Participants, investigators, and the operator who processed the MRS results were blinded to the treatment allocation (Schindeler 2007).

Intention‐to‐treat analysis

All stated participants completed the trial arms (Schindeler 2007). All participant data were included except the dietary data for two participants in one trial who did not return their diet records (Schindeler 2007).

Supplementation of a low phenylalanine diet with a dose of protein substitute compared with an alternative dose

Generation of allocation sequence

Generation of randomisation sequence was considered to be adequate in the Prince trial as the sequence was generated using random number tables (Prince 1997); however, it was unclear in the MacDonald trial (MacDonald 2006b).

Concealment of allocation

Allocation of the intervention was concealed until the participants had been randomised in the two trials (Prince 1997; MacDonald 2006b).

Blinding

Neither participant nor investigator was blinded in the two trials (Prince 1997; MacDonald 2006b).

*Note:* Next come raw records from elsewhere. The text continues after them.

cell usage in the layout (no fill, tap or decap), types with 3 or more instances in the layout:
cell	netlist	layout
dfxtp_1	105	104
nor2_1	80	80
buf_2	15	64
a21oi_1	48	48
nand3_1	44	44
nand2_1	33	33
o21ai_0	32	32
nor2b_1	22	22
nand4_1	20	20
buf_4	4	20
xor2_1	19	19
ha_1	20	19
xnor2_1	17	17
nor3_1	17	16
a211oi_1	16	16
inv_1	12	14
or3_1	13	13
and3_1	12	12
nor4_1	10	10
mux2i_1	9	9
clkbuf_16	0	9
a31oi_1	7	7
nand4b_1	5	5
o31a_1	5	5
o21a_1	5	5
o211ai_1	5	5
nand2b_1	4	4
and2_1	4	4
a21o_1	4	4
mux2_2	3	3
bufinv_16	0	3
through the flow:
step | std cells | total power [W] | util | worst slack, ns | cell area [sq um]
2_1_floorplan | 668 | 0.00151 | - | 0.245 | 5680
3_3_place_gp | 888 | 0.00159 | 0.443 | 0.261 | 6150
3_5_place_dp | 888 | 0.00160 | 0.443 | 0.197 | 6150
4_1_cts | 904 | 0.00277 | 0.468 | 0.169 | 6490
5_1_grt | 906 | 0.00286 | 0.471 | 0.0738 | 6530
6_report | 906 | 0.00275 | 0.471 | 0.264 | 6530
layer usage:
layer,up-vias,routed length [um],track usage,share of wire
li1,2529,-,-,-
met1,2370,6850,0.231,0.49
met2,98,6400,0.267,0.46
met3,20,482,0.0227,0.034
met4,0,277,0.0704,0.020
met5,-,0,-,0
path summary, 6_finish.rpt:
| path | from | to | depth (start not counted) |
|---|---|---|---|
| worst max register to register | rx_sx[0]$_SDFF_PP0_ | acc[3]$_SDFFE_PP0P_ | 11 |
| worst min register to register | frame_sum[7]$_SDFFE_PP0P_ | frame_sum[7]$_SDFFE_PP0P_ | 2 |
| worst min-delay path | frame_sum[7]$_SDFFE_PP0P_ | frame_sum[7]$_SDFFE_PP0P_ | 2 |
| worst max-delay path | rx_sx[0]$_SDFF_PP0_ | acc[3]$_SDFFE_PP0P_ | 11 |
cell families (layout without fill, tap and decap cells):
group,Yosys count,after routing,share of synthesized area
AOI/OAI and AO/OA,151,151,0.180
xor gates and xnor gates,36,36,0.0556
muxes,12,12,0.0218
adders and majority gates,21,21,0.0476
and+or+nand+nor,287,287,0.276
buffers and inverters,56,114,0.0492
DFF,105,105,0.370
$ cat src/rtl/lcd_sequencer_pkg.sv
// Shared LCD command bytes, sequencer state encoding and a small width helper.
// Pure declarations: no logic, no latency.
package lcd_sequencer_pkg;

  localparam logic [7:0] CMD_FUNC_8B2L = 8'h38;
  localparam logic [7:0] CMD_DISP_ON   = 8'h0C;
  localparam logic [7:0] CMD_CLEAR     = 8'h01;
  localparam logic [7:0] CMD_ENTRY_INC = 8'h06;
  localparam logic [7:0] DDRAM_L1      = 8'h80;
  localparam logic [7:0] DDRAM_L2      = 8'hC0;

  typedef enum logic [3:0] {
    ST_PWRUP      = 4'd0,
    ST_INIT_ISSUE = 4'd1,
    ST_INIT_WAIT  = 4'd2,
    ST_DELAY      = 4'd3,
    ST_READY      = 4'd4,
    ST_CHAR_ISSUE = 4'd5,
    ST_CHAR_WAIT  = 4'd6,
    ST_ADDR_ISSUE = 4'd7,
    ST_ADDR_WAIT  = 4'd8,
    ST_CLR_ISSUE  = 4'd9,
    ST_CLR_WAIT   = 4'd10,
    ST_ERROR      = 4'd11
  } state_e;

  function automatic int max_int(input int a, input int b);
    return (a > b) ? a : b;
  endfunction

endpackage

$ cat src/rtl/lcd_init_rom.sv
// Power-up command table: idx -> {command, post-write delay in ticks, last-entry flag}.
// Combinational, zero latency; no handshake.
module lcd_init_rom
  import lcd_sequencer_pkg::*;
#(
  parameter int CLEAR_MS = 2
) (
  input  logic [2:0] idx,
  output logic [7:0] cmd,
  output logic [4:0] dly,
  output logic       last
);

  always_comb begin
    cmd  = CMD_FUNC_8B2L;
    dly  = 5'd1;
    last = 1'b0;
    case (idx)
      3'd0: dly = 5'd5;
      3'd1, 3'd2: begin end
      3'd3: cmd = CMD_DISP_ON;
      3'd4: begin
        cmd = CMD_CLEAR;
        dly = 5'(CLEAR_MS);
      end
      3'd5: begin
        cmd  = CMD_ENTRY_INC;
        last = 1'b1;
      end
      default: last = 1'b1;
    endcase
  end

endmodule

$ cat src/rtl/lcd_sequencer.sv
// HD44780 init + character sequencer: one registered wr_enable pulse per byte, then waits for wr_finish.
// Upstream is stalled via char_ready except in READY; a stuck write stage parks the block in ERROR.
module lcd_sequencer
  import lcd_sequencer_pkg::*;
#(
  parameter int POWERUP_MS = 20,
  parameter int CLEAR_MS   = 2,
  parameter int COLS       = 16,
  parameter int WR_TIMEOUT = 15
) (
  input  logic       clk_1ms,
  input  logic       reset_n,
  input  logic       char_valid,
  input  logic [7:0] char_data,
  output logic       char_ready,
  input  logic       clr_req,
  input  logic       wr_finish,
  output logic       wr_enable,
  output logic       reg_sel,
  output logic [7:0] data_out,
  output logic       init_done,
  output logic       error
);

  localparam int PW = $clog2(2 * COLS);
  localparam int CW = max_int(5, $clog2(max_int(POWERUP_MS, WR_TIMEOUT) + 1));

  state_e        st_q, st_d;
  logic [CW-1:0] cnt_q, cnt_d, cnt_n;
  logic [CW-1:0] dly_q, dly_d;
  logic [2:0]    idx_q, idx_d;
  logic [PW-1:0] pos_q, pos_d;
  logic [PW:0]   pos_n;
  logic          to_ready_q, to_ready_d;
  logic          wr_enable_q, wr_enable_d;
  logic          reg_sel_q, reg_sel_d;
  logic [7:0]    data_out_q, data_out_d;
  logic          init_done_q, init_done_d;
  logic          error_q, error_d;

  logic [7:0]    rom_cmd;
  logic [4:0]    rom_dly;
  logic          rom_last;
  logic          in_wait;

  lcd_init_rom #(.CLEAR_MS(CLEAR_MS)) u_init_rom (
    .idx  (idx_q),
    .cmd  (rom_cmd),
    .dly  (rom_dly),
    .last (rom_last)
  );

  assign cnt_n   = cnt_q + CW'(1);
  assign pos_n   = {1'b0, pos_q} + (PW+1)'(1);
  assign in_wait = st_q inside {ST_INIT_WAIT, ST_CHAR_WAIT, ST_ADDR_WAIT, ST_CLR_WAIT};

  assign char_ready = (st_q == ST_READY) && !clr_req;
  assign wr_enable  = wr_enable_q;
  assign reg_sel    = reg_sel_q;
  assign data_out   = data_out_q;
  assign init_done  = init_done_q;
  assign error      = error_q;

  always_comb begin
    st_d        = st_q;
    cnt_d       = cnt_q;
    dly_d       = dly_q;
    idx_d       = idx_q;
    pos_d       = pos_q;
    to_ready_d  = to_ready_q;
    reg_sel_d   = reg_sel_q;
    data_out_d  = data_out_q;
    init_done_d = init_done_q;
    error_d     = error_q;

    // cnt counts ticks since wr_enable rose, so the ISSUE tick itself is tick 1
    if (in_wait && !wr_finish) begin
      cnt_d = cnt_n;
      if (cnt_n == CW'(WR_TIMEOUT)) begin
        st_d    = ST_ERROR;
        error_d = 1'b1;
      end
    end else begin
      case (st_q)
        ST_PWRUP: begin
          cnt_d = cnt_n;
          if (cnt_n == CW'(POWERUP_MS)) begin
            st_d       = ST_INIT_ISSUE;
            cnt_d      = '0;
            reg_sel_d  = 1'b0;
            data_out_d = rom_cmd;
          end
        end
        ST_INIT_ISSUE: begin
          st_d  = ST_INIT_WAIT;
          cnt_d = CW'(1);
        end
        ST_CHAR_ISSUE: begin
          st_d  = ST_CHAR_WAIT;
          cnt_d = CW'(1);
        end
        ST_ADDR_ISSUE: begin
          st_d  = ST_ADDR_WAIT;
          cnt_d = CW'(1);
        end
        ST_CLR_ISSUE: begin
          st_d  = ST_CLR_WAIT;
          cnt_d = CW'(1);
        end
        ST_INIT_WAIT: begin
          st_d       = ST_DELAY;
          cnt_d      = '0;
          dly_d      = CW'(rom_dly);
          to_ready_d = rom_last;
          idx_d      = idx_q + 3'd1;
        end
        ST_CLR_WAIT: begin
          st_d       = ST_DELAY;
          cnt_d      = '0;
          dly_d      = CW'(CLEAR_MS);
          to_ready_d = 1'b1;
        end
        ST_DELAY: begin
          cnt_d = cnt_n;
          if (cnt_n == dly_q) begin
            cnt_d = '0;
            if (to_ready_q) begin
              st_d        = ST_READY;
              init_done_d = 1'b1;
              pos_d       = '0;
            end else begin
              st_d       = ST_INIT_ISSUE;
              reg_sel_d  = 1'b0;
              data_out_d = rom_cmd;
            end
          end
        end
        ST_READY: begin
          if (clr_req) begin
            st_d       = ST_CLR_ISSUE;
            reg_sel_d  = 1'b0;
            data_out_d = CMD_CLEAR;
          end else if (char_valid) begin
            st_d       = ST_CHAR_ISSUE;
            reg_sel_d  = 1'b1;
            data_out_d = char_data;
          end
        end
        ST_CHAR_WAIT: begin
          cnt_d = '0;
          if (pos_n == (PW+1)'(COLS)) begin
            st_d       = ST_ADDR_ISSUE;
            pos_d      = pos_n[PW-1:0];
            reg_sel_d  = 1'b0;
            data_out_d = DDRAM_L2;
          end else if (pos_n == (PW+1)'(2 * COLS)) begin
            st_d       = ST_ADDR_ISSUE;
            pos_d      = '0;
            reg_sel_d  = 1'b0;
            data_out_d = DDRAM_L1;
          end else begin
            st_d  = ST_READY;
            pos_d = pos_n[PW-1:0];
          end
        end
        ST_ADDR_WAIT: begin
          st_d  = ST_READY;
          cnt_d = '0;
        end
        default: begin end
      endcase
    end

    wr_enable_d = st_d inside {ST_INIT_ISSUE, ST_CHAR_ISSUE, ST_ADDR_ISSUE, ST_CLR_ISSUE};
  end

  always_ff @(posedge clk_1ms or negedge reset_n) begin
    if (!reset_n) begin
      st_q        <= ST_PWRUP;
      cnt_q       <= '0;
      dly_q       <= '0;
      idx_q       <= '0;
      pos_q       <= '0;
      to_ready_q  <= 1'b0;
      wr_enable_q <= 1'b0;
      reg_sel_q   <= 1'b0;
      data_out_q  <= 8'h00;
      init_done_q <= 1'b0;
      error_q     <= 1'b0;
    end else begin
      st_q        <= st_d;
      cnt_q       <= cnt_d;
      dly_q       <= dly_d;
      idx_q       <= idx_d;
      pos_q       <= pos_d;
      to_ready_q  <= to_ready_d;
      wr_enable_q <= wr_enable_d;
      reg_sel_q   <= reg_sel_d;
      data_out_q  <= data_out_d;
      init_done_q <= init_done_d;
      error_q     <= error_d;
    end
  end

endmodule
[config.mk]
export PLATFORM = sky130hd
export DESIGN_NAME = player_move
export DESIGN_NICKNAME = d
export VERILOG_FILES = /design/src/rtl/player_move.sv
export SDC_FILE = /design/constraint.sdc
export NUM_CORES = 1
export LEC_CHECK = 0
export CAP_MARGIN = 5
export CORE_UTILIZATION = 50
export CTS_CLUSTER_SIZE = 30
export DETAILED_ROUTE_END_ITERATION = 8
export PLACE_DENSITY = 0.82
export SETUP_SLACK_MARGIN = 0.4
export SLEW_MARGIN = 25
export SYNTH_ARGS = -nofsm -noshare
export SYNTH_HDL_FRONTEND = slang
export SYNTH_SLANG_ARGS = --single-unit
[constraint.sdc]
create_clock -name clk -period 3.6 [get_ports clk]
set_input_delay 0.36 -clock clk [delete_from_list [all_inputs] [get_ports clk]]
set_output_delay 0.36 -clock clk [all_outputs]
set_load 0.005 [all_outputs]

Intention‐to‐treat analysis

In one trial, one participant did not complete the intervention arm of the trial, and all data for this participant were excluded from the final analysis (Prince 1997). In the MacDonald trial, all stated participants completed the trial arms (MacDonald 2006b).

Supplementation of a low‐phenylalanine diet with the same dose of protein substitution, but given as frequent small doses throughout the day compared with the same total daily dose given as larger boluses less frequently

No trials were eligible for inclusion.

Effects of interventions

As stated in the 'Methods' section, data for the trials are not currently available for analysis, therefore results are presented narratively (Prince 1997; MacDonald 2006b; Schindeler 2007). Authors will be contacted for data needed to conduct analyses.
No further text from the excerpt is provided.